Richter won’t actually take over the city’s caseload until March 19, the St. Louis Post-Dispatch reported, but he will remain in place until the state Supreme Court reverses its decision.
“The City of Ferguson Court staff is looking forward to working with Judge Richter, as it begins to regain the trust of the Ferguson Community,” Mayor Knowles said in a statement. “We understand there has been mistrust for some time, but the naming of Judge Richter will begin a new chapter for our Court."
The previous municipal court judge, Ronald Brockmeyer, resigned among allegations of unjustly issuing aggressive fines against African-Americans.
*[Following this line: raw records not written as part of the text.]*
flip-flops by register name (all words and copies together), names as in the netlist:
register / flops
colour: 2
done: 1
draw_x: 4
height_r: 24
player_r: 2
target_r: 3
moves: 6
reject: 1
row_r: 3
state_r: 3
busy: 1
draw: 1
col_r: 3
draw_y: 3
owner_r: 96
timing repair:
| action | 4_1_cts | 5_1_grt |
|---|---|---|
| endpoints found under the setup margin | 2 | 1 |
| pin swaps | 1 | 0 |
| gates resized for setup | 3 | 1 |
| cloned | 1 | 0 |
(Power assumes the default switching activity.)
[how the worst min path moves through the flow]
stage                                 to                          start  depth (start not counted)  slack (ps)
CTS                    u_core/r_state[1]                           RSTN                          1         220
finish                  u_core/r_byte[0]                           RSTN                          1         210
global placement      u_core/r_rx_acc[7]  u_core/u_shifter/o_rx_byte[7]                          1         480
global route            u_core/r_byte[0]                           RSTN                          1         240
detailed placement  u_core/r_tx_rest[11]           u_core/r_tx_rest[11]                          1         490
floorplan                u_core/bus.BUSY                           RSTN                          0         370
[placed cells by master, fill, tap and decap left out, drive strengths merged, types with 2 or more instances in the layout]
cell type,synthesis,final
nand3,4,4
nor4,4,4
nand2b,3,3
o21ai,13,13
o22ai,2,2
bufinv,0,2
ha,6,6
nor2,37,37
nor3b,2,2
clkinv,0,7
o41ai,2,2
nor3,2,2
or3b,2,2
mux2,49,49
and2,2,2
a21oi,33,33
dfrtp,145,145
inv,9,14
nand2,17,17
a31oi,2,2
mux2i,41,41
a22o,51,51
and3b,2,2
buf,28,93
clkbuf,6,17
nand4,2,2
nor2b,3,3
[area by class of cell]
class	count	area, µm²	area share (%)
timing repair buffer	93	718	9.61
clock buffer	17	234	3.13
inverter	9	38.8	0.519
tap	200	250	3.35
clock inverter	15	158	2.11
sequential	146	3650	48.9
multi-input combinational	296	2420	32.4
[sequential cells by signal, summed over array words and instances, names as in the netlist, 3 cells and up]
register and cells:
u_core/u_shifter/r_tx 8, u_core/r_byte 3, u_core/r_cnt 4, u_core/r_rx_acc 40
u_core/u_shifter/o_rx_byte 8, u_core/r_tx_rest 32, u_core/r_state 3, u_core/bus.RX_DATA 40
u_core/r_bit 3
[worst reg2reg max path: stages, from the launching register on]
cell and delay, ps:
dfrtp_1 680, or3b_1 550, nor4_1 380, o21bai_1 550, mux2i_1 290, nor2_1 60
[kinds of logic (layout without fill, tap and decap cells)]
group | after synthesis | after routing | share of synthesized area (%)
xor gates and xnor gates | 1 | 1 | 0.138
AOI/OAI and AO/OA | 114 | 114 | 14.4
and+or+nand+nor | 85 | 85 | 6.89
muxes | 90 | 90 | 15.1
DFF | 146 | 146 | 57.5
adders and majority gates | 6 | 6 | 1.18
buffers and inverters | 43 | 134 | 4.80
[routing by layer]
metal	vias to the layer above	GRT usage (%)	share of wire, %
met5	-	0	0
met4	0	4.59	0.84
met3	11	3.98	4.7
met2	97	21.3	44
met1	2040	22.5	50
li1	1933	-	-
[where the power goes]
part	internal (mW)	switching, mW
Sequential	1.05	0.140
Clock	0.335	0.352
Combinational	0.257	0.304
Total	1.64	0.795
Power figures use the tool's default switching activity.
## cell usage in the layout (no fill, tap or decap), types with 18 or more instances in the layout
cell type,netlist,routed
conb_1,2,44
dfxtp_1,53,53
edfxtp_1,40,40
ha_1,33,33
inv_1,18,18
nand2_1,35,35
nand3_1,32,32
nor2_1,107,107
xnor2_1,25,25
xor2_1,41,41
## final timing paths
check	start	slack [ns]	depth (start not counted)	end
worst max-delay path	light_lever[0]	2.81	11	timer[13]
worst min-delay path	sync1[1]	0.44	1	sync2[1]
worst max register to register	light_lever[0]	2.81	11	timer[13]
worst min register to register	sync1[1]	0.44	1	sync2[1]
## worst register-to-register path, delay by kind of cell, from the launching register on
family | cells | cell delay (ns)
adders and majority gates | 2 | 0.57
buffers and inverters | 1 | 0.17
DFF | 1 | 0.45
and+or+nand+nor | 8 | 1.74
File: src/rtl/dvsd_cmp_stats_if.sv
// Handshake and snapshot bundle between a comparator-result producer/snapshot consumer
// (master) and the dvsd_cmp_stats block (slave).
interface dvsd_cmp_stats_if #(
  parameter int unsigned CNT_W = 8
);
  logic             in_valid;
  logic             in_ready;
  logic             less_than;
  logic             equal_to;
  logic             greater_than;
  logic             clr;
  logic             snap_req;
  logic             snap_valid;
  logic             snap_ready;
  logic [CNT_W-1:0] snap_lt;
  logic [CNT_W-1:0] snap_eq;
  logic [CNT_W-1:0] snap_gt;
  logic [CNT_W-1:0] snap_err;
  logic             eq_run;

  modport master (
    output in_valid, less_than, equal_to, greater_than, clr, snap_req, snap_ready,
    input  in_ready, snap_valid, snap_lt, snap_eq, snap_gt, snap_err, eq_run
  );

  modport slave (
    input  in_valid, less_than, equal_to, greater_than, clr, snap_req, snap_ready,
    output in_ready, snap_valid, snap_lt, snap_eq, snap_gt, snap_err, eq_run
  );
endinterface
`src/rtl/core_pkg.sv`:
```
// Shared definitions for the 16-bit core: data width, memory-op encoding,
// commit-stage state encoding and architectural reset values.
package core_pkg;

  localparam int unsigned DATA_WIDTH = 16;

  localparam logic [DATA_WIDTH-1:0] RESET_PC = 16'h0000;
  localparam logic [DATA_WIDTH-1:0] RESET_SP = 16'hFFFE;

  typedef enum logic [1:0] {
    MEM_NONE  = 2'b00,
    MEM_LOAD  = 2'b01,
    MEM_STORE = 2'b10
  } mem_op_e;

  typedef enum logic [1:0] {
    StReady     = 2'b00,
    StMemWait   = 2'b01,
    StWriteback = 2'b10
  } state_e;

endpackage

```
`src/rtl/gpr_file.sv`:
```
// Eight general registers with three combinational read ports and one write port;
// r0 is hardwired to zero.
module gpr_file #(
  parameter int unsigned DATA_WIDTH = 16
) (
  input  logic                  i_clk,
  input  logic                  i_reset_n,
  input  logic [2:0]            i_rs0_addr,
  input  logic [2:0]            i_rs1_addr,
  input  logic [2:0]            i_rs2_addr,
  output logic [DATA_WIDTH-1:0] o_rs0_data,
  output logic [DATA_WIDTH-1:0] o_rs1_data,
  output logic [DATA_WIDTH-1:0] o_rs2_data,
  input  logic                  i_we,
  input  logic [2:0]            i_wr_addr,
  input  logic [DATA_WIDTH-1:0] i_wr_data
);

  logic [DATA_WIDTH-1:0] r_regs [8];

  always_ff @(posedge i_clk or negedge i_reset_n) begin
    if (!i_reset_n) begin
      for (int i = 0; i < 8; i++) begin
        r_regs[i] <= '0;
      end
    end else if (i_we && (i_wr_addr != 3'd0)) begin
      r_regs[i_wr_addr] <= i_wr_data;
    end
  end

  // Reads see pre-edge contents, so a same-cycle write is not forwarded.
  assign o_rs0_data = (i_rs0_addr == 3'd0) ? '0 : r_regs[i_rs0_addr];
  assign o_rs1_data = (i_rs1_addr == 3'd0) ? '0 : r_regs[i_rs1_addr];
  assign o_rs2_data = (i_rs2_addr == 3'd0) ? '0 : r_regs[i_rs2_addr];

endmodule

```
`src/rtl/state_commit_unit.sv`:
```
// Architectural state (PC/SP/RA/GPRs) plus data-memory handshake sequencing;
// commits datapath next-state values once per accepted instruction.
module state_commit_unit #(
  parameter int unsigned                 DATA_WIDTH = core_pkg::DATA_WIDTH,
  parameter logic [DATA_WIDTH-1:0]       RESET_PC   = core_pkg::RESET_PC,
  parameter logic [DATA_WIDTH-1:0]       RESET_SP   = core_pkg::RESET_SP
) (
  input  logic                  i_clk,
  input  logic                  i_reset_n,
  input  logic                  i_inst_valid,
  output logic                  o_inst_ready,
  input  logic [1:0]            i_mem_op,
  input  logic [2:0]            i_rd_addr,
  input  logic [2:0]            i_rs0_addr,
  input  logic [2:0]            i_rs1_addr,
  input  logic [2:0]            i_rs2_addr,
  input  logic                  i_reg_we,
  input  logic                  i_sp_we,
  input  logic                  i_ra_we,
  output logic [DATA_WIDTH-1:0] o_rs0_data,
  output logic [DATA_WIDTH-1:0] o_rs1_data,
  output logic [DATA_WIDTH-1:0] o_rs2_data,
  output logic [DATA_WIDTH-1:0] o_pc,
  output logic [DATA_WIDTH-1:0] o_sp,
  output logic [DATA_WIDTH-1:0] o_ra,
  input  logic [DATA_WIDTH-1:0] i_result,
  input  logic [DATA_WIDTH-1:0] i_pc_next,
  input  logic [DATA_WIDTH-1:0] i_sp_next,
  input  logic [DATA_WIDTH-1:0] i_ra_next,
  input  logic [DATA_WIDTH-1:0] i_mem_addr_in,
  input  logic [DATA_WIDTH-1:0] i_mem_wdata_in,
  output logic [DATA_WIDTH-1:0] o_memory_in,
  output logic                  o_mem_req,
  output logic                  o_mem_we,
  output logic [DATA_WIDTH-1:0] o_mem_addr,
  output logic [DATA_WIDTH-1:0] o_mem_wdata,
  input  logic                  i_mem_ack,
  input  logic [DATA_WIDTH-1:0] i_mem_rdata,
  output logic [DATA_WIDTH-1:0] o_instret
);

  import core_pkg::*;

  state_e                r_state;
  state_e                w_state_next;
  logic                  w_accept_mem;
  logic                  w_capture;
  logic                  w_commit;
  logic                  w_is_mem;

  logic [DATA_WIDTH-1:0] r_pc;
  logic [DATA_WIDTH-1:0] r_sp;
  logic [DATA_WIDTH-1:0] r_ra;
  logic [DATA_WIDTH-1:0] r_instret;
  logic [DATA_WIDTH-1:0] r_load_buf;
  logic                  r_mem_req;
  logic                  r_mem_we;
  logic [DATA_WIDTH-1:0] r_mem_addr;
  logic [DATA_WIDTH-1:0] r_mem_wdata;

  // mem_op 11 is undefined and falls through as a non-memory instruction.
  assign w_is_mem = (i_mem_op == MEM_LOAD) || (i_mem_op == MEM_STORE);

  always_comb begin
    w_state_next = r_state;
    o_inst_ready = 1'b0;
    w_accept_mem = 1'b0;
    w_capture    = 1'b0;
    unique case (r_state)
      StReady: begin
        if (i_inst_valid) begin
          if (w_is_mem) begin
            w_accept_mem = 1'b1;
            w_state_next = StMemWait;
          end else begin
            o_inst_ready = 1'b1;
          end
        end
      end
      StMemWait: begin
        if (i_mem_ack) begin
          w_capture    = 1'b1;
          w_state_next = StWriteback;
        end
      end
      StWriteback: begin
        o_inst_ready = 1'b1;
        w_state_next = StReady;
      end
      default: w_state_next = StReady;
    endcase
  end

  assign w_commit = o_inst_ready && i_inst_valid;

  always_ff @(posedge i_clk or negedge i_reset_n) begin
    if (!i_reset_n) begin
      r_state     <= StReady;
      r_mem_req   <= 1'b0;
      r_mem_we    <= 1'b0;
      r_mem_addr  <= '0;
      r_mem_wdata <= '0;
      r_load_buf  <= '0;
    end else begin
      r_state   <= w_state_next;
      r_mem_req <= (w_state_next == StMemWait);
      if (w_accept_mem) begin
        r_mem_we    <= (i_mem_op == MEM_STORE);
        r_mem_addr  <= i_mem_addr_in;
        r_mem_wdata <= i_mem_wdata_in;
      end
      if (w_capture) begin
        r_load_buf <= i_mem_rdata;
      end
    end
  end

  always_ff @(posedge i_clk or negedge i_reset_n) begin
    if (!i_reset_n) begin
      r_pc      <= RESET_PC;
      r_sp      <= RESET_SP;
      r_ra      <= '0;
      r_instret <= '0;
    end else if (w_commit) begin
      r_pc      <= i_pc_next;
      r_instret <= r_instret + 1'b1;
      if (i_sp_we) r_sp <= i_sp_next;
      if (i_ra_we) r_ra <= i_ra_next;
    end
  end

  gpr_file #(
    .DATA_WIDTH (DATA_WIDTH)
  ) u_gpr_file (
    .i_clk      (i_clk),
    .i_reset_n  (i_reset_n),
    .i_rs0_addr (i_rs0_addr),
    .i_rs1_addr (i_rs1_addr),
    .i_rs2_addr (i_rs2_addr),
    .o_rs0_data (o_rs0_data),
    .o_rs1_data (o_rs1_data),
    .o_rs2_data (o_rs2_data),
    .i_we       (w_commit && i_reg_we),
    .i_wr_addr  (i_rd_addr),
    .i_wr_data  (i_result)
  );

  assign o_pc        = r_pc;
  assign o_sp        = r_sp;
  assign o_ra        = r_ra;
  assign o_instret   = r_instret;
  assign o_mem_req   = r_mem_req;
  assign o_mem_we    = r_mem_we;
  assign o_mem_addr  = r_mem_addr;
  assign o_mem_wdata = r_mem_wdata;
  assign o_memory_in = (r_state == StWriteback) ? r_load_buf : '0;

endmodule

```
The report said the heavy fines were handed down unfairly and that Brockmeyer was using the court to generate revenue for Ferguson.
A “strategy of revenue generation through policing has fostered practices in the two central parts of Ferguson’s law enforcement system – policing and the courts – that are themselves unconstitutional or that contribute to constitutional violations,” the report reads.
Mayor Knowles also said Tuesday that the city will seek out a new “reform-minded” judge to lead its municipal court. However, it is unclear when a new appointee would take over Ferguson’s cases again, as the Missouri Supreme Court’s appointment of Richter had no expiration date.
The Post-Dispatch asked court spokesperson Beth Riggert if its order was meant to last until a new judge was found, but she said she could not say when the order would be rescinded.
"The Court's intention was expressed in its order, which, as you note, is in effect until further order of the Court,” Riggert said. “I have no way to predict when or under what circumstances that might occur."